Yesterday I tweeted about a feature I would like:

Want: iPod on iPad able to browse desktop iTunes à la Home Sharing. Watching WWDC videos on iPad w/o having to sync first—yum.

I received a few recommendations for Air Video and StreamToMe. I’d forgotten that I’d downloaded Air Video but hadn’t set up the server; I’d also forgotten about StreamToMe even though I subscribe to Matt Gallagher’s blog.

I fired up the Air Video Server and started it serving the iTunes U playlist. Connecting and browsing from the iPad client was simple and straightforward. Trying to stream a WWDC video paused to buffer annoyingly often—which I blame less on the software than the 2GHz Mini it was running on, which probably also had the misfortune to have Time Machine kick in at the same time. But it doesn’t seem to have a functionality I implied by the “Home Sharing” reference: Copy the video to the iPad to watch elsewhere later. StreamToMe looks to have similar features (and lack thereof) to Air Video, so I didn’t test it.
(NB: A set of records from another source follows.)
===== config.mk =====
export PLATFORM = sky130hd
export DESIGN_NAME = packet_filter_rule_table_top
export DESIGN_NICKNAME = d
export VERILOG_FILES = /design/src/rtl/pfrt_pkg.sv /design/src/rtl/pfrt_cell.sv /design/src/rtl/pfrt_ctrl.sv /design/src/rtl/packet_filter_rule_table_top.sv
export SDC_FILE = /design/constraint.sdc
export NUM_CORES = 2
export LEC_CHECK = 0
export ABC_CLOCK_PERIOD_IN_PS = 11500
export BUFFER_PORTS_ARGS = -buffer_cell sky130_fd_sc_hd__buf_2
export CELL_PAD_IN_SITES_DETAIL_PLACEMENT = 1
export CELL_PAD_IN_SITES_GLOBAL_PLACEMENT = 1
export CORE_UTILIZATION = 38
export CTS_BUF_LIST = sky130_fd_sc_hd__clkbuf_4
export DETAILED_ROUTE_END_ITERATION = 12
export PLACE_DENSITY = 0.67
export SLEW_MARGIN = 15
export SYNTH_ARGS = -nofsm -noshare
export SYNTH_HDL_FRONTEND = slang
export SYNTH_SLANG_ARGS = --single-unit

===== constraint.sdc =====
create_clock -name clk -period 11.5 [get_ports clk]
set_input_delay 2.3 -clock clk [delete_from_list [all_inputs] [get_ports clk]]
set_output_delay 2.3 -clock clk [all_outputs]
set_load 0.02 [all_outputs]
[src/nsp_pkg.sv]
// ----------------------------------------------------------------------------
// nsp_pkg: shared constants and tables of the phase-shift pixel core
// Coefficient tables, arctangent table, datapath widths and register codes.
// ----------------------------------------------------------------------------
`default_nettype none

package nsp_pkg;

    localparam int SAMPLE_W        = 8;
    localparam int NUM_SAMPLES     = 8;
    localparam int COEF_W          = 16;
    localparam int PROD_W          = 25;
    localparam int SUM_W           = 28;
    localparam int MAG_W           = 26;
    localparam int SQ_W            = 52;
    localparam int XY_W            = 56;
    localparam int ANG_W           = 32;
    localparam int CORDIC_PRESHIFT = 26;
    localparam int CORDIC_ITERS    = 30;
    localparam int SQRT_CELLS      = 26;
    localparam int SQRT_TOP_BIT    = 50;
    localparam int MOD_W           = 13;
    localparam int STEP_W          = 4;
    localparam int ROW_W           = 3;
    localparam int CFG_IDX_W       = 4;
    localparam int CFG_DATA_W      = 8;
    localparam int RECIP_SHIFT     = 20;
    localparam int RECIP_W         = 19;
    localparam int QUO_W           = 18;
    localparam int RPROD_W         = QUO_W + RECIP_W;

    localparam logic [MOD_W-1:0]     MOD_TOP        = 13'd8191;
    localparam logic [STEP_W-1:0]    STEP_MIN       = 4'd3;
    localparam logic [STEP_W-1:0]    STEP_RESET     = 4'd4;
    localparam logic [CFG_IDX_W-1:0] REG_STEP_COUNT = 4'd0;
    localparam logic [CFG_IDX_W-1:0] REG_MOD_ENABLE = 4'd1;
    localparam logic [ANG_W-1:0]     HALF_TURN      = 32'h8000_0000;

    typedef logic signed [COEF_W-1:0] t_coef;

    typedef struct packed {
        logic [STEP_W-1:0] n_steps;
        logic              mod_en;
        logic              zero;
    } t_side;

    // Rows are indexed by step count minus three; the last two rows are never selected.
    localparam t_coef SIN_TAB [8][8] = '{
        '{16'sd0, 16'sd14189, -16'sd14189, 16'sd0, 16'sd0, 16'sd0, 16'sd0, 16'sd0},
        '{16'sd0, 16'sd16384, 16'sd0, -16'sd16384, 16'sd0, 16'sd0, 16'sd0, 16'sd0},
        '{16'sd0, 16'sd15582, 16'sd9630, -16'sd9630, -16'sd15582, 16'sd0, 16'sd0, 16'sd0},
        '{16'sd0, 16'sd14189, 16'sd14189, 16'sd0, -16'sd14189, -16'sd14189, 16'sd0,
          16'sd0},
        '{16'sd0, 16'sd12810, 16'sd15973, 16'sd7109, -16'sd7109, -16'sd15973, -16'sd12810,
          16'sd0},
        '{16'sd0, 16'sd11585, 16'sd16384, 16'sd11585, 16'sd0, -16'sd11585, -16'sd16384,
          -16'sd11585},
        '{16'sd0, 16'sd0, 16'sd0, 16'sd0, 16'sd0, 16'sd0, 16'sd0, 16'sd0},
        '{16'sd0, 16'sd0, 16'sd0, 16'sd0, 16'sd0, 16'sd0, 16'sd0, 16'sd0}
    };

    localparam t_coef COS_TAB [8][8] = '{
        '{16'sd16384, -16'sd8192, -16'sd8192, 16'sd0, 16'sd0, 16'sd0, 16'sd0, 16'sd0},
        '{16'sd16384, 16'sd0, -16'sd16384, 16'sd0, 16'sd0, 16'sd0, 16'sd0, 16'sd0},
        '{16'sd16384, 16'sd5063, -16'sd13255, -16'sd13255, 16'sd5063, 16'sd0, 16'sd0,
          16'sd0},
        '{16'sd16384, 16'sd8192, -16'sd8192, -16'sd16384, -16'sd8192, 16'sd8192, 16'sd0,
          16'sd0},
        '{16'sd16384, 16'sd10215, -16'sd3646, -16'sd14761, -16'sd14761, -16'sd3646,
          16'sd10215, 16'sd0},
        '{16'sd16384, 16'sd11585, 16'sd0, -16'sd11585, -16'sd16384, -16'sd11585, 16'sd0,
          16'sd11585},
        '{16'sd0, 16'sd0, 16'sd0, 16'sd0, 16'sd0, 16'sd0, 16'sd0, 16'sd0},
        '{16'sd0, 16'sd0, 16'sd0, 16'sd0, 16'sd0, 16'sd0, 16'sd0, 16'sd0}
    };

    localparam logic [ANG_W-1:0] ATAN_TAB [CORDIC_ITERS] = '{
        32'h20000000, 32'h12E4051E, 32'h09FB385B, 32'h051111D4, 32'h028B0D43,
        32'h0145D7E1, 32'h00A2F61E, 32'h00517C55, 32'h0028BE53, 32'h00145F2F,
        32'h000A2F98, 32'h000517CC, 32'h00028BE6, 32'h000145F3, 32'h0000A2FA,
        32'h0000517D, 32'h000028BE, 32'h0000145F, 32'h00000A30, 32'h00000518,
        32'h0000028C, 32'h00000146, 32'h000000A3, 32'h00000051, 32'h00000029,
        32'h00000014, 32'h0000000A, 32'h00000005, 32'h00000003, 32'h00000001
    };

    // floor(2^20 / n); the quotient estimate from it is low by at most one.
    function automatic logic [RECIP_W-1:0] recip(input logic [STEP_W-1:0] n);
        logic [RECIP_W-1:0] r;
        unique case (n)
            4'd3:    r = 19'd349525;
            4'd4:    r = 19'd262144;
            4'd5:    r = 19'd209715;
            4'd6:    r = 19'd174762;
            4'd7:    r = 19'd149796;
            default: r = 19'd131072;
        endcase
        return r;
    endfunction

endpackage

`default_nettype wire

[src/nsp_sqrt_cell.sv]
// ----------------------------------------------------------------------------
// nsp_sqrt_cell: one digit of the integer square root chain
// Tries one root bit against the remainder and hands both on.
// ----------------------------------------------------------------------------
`default_nettype none

module nsp_sqrt_cell #(
    parameter int BIT_POS = 0
) (
    input  wire                             i_clk,
    input  wire                             i_ld,
    input  wire logic [nsp_pkg::SQ_W-1:0]   i_rem,
    input  wire logic [nsp_pkg::SQ_W-1:0]   i_root,
    output logic [nsp_pkg::SQ_W-1:0]        o_rem,
    output logic [nsp_pkg::SQ_W-1:0]        o_root
);

    localparam logic [nsp_pkg::SQ_W-1:0] BIT = nsp_pkg::SQ_W'(1) << BIT_POS;

    logic [nsp_pkg::SQ_W-1:0] trial;
    logic [nsp_pkg::SQ_W-1:0] n_rem;
    logic [nsp_pkg::SQ_W-1:0] n_root;
    logic [nsp_pkg::SQ_W-1:0] r_rem;
    logic [nsp_pkg::SQ_W-1:0] r_root;

    always_comb begin
        trial = i_root + BIT;
        if (i_rem >= trial) begin
            n_rem  = i_rem - trial;
            n_root = (i_root >> 1) + BIT;
        end else begin
            n_rem  = i_rem;
            n_root = i_root >> 1;
        end
    end

    always_ff @(posedge i_clk) begin
        if (i_ld) begin
            r_rem  <= n_rem;
            r_root <= n_root;
        end
    end

    assign o_rem  = r_rem;
    assign o_root = r_root;

endmodule

`default_nettype wire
I appreciate the recommendations, I really do. But neither of these can get past the one requirement I didn’t specify: I don’t want a third-party solution. My tweet was really a passive-aggressive desire to have Apple implement this.

I have fully committed to iTunes being my central media repository. It serves 157GB of my music, 148GB of movies, 100GB of TV shows, 144GB of iTunes U videos (primarily WWDC videos) and a variable amount of audio and video podcasts. As a result, I don’t have many files in formats foreign to iTunes, which both these applications seem focused on solving and I expect they handle admirably.

Both of my AppleTVs can access any file in the desktop’s iTunes library, even though with 40GB and 160GB drives they obviously can’t hold copies of everything. (True, I can’t instruct an AppleTV to copy files to itself, but I don’t feel the desire to pick it up and take it elsewhere, either.)

My iPad cannot access all the files.

My laptop can browse any file on the desktop’s iTunes library; thanks to Home Sharing it can copy any file just by dragging it to the local library. It can even browse other libraries that are shared on the network.

My iPad cannot copy files to its local library, or browse other shared libraries.

The “digital plumbing” is there in DAAP and Home Sharing to make this happen, but third party developers are left to write their own servers to support their clients. I have no reason to distrust InMethod or Matt Gallagher—and I’m pretty sure that either of them can write a better server than I ever could—but each additional server increases the likelihood of conflicts and security problems, so I don’t want to install and maintain additional, practically redundant servers.

I want a digital hub; one machine serving the same media in different ways is not a hub.

During the iPad announcement, Steve Jobs positioned the iPad as a third type of device “between a laptop and a smartphone.” In my experience, that’s an astute description. In regards to media handling, though, I feel the iPad still behaves much more like my iPhone than my MacBook Pro.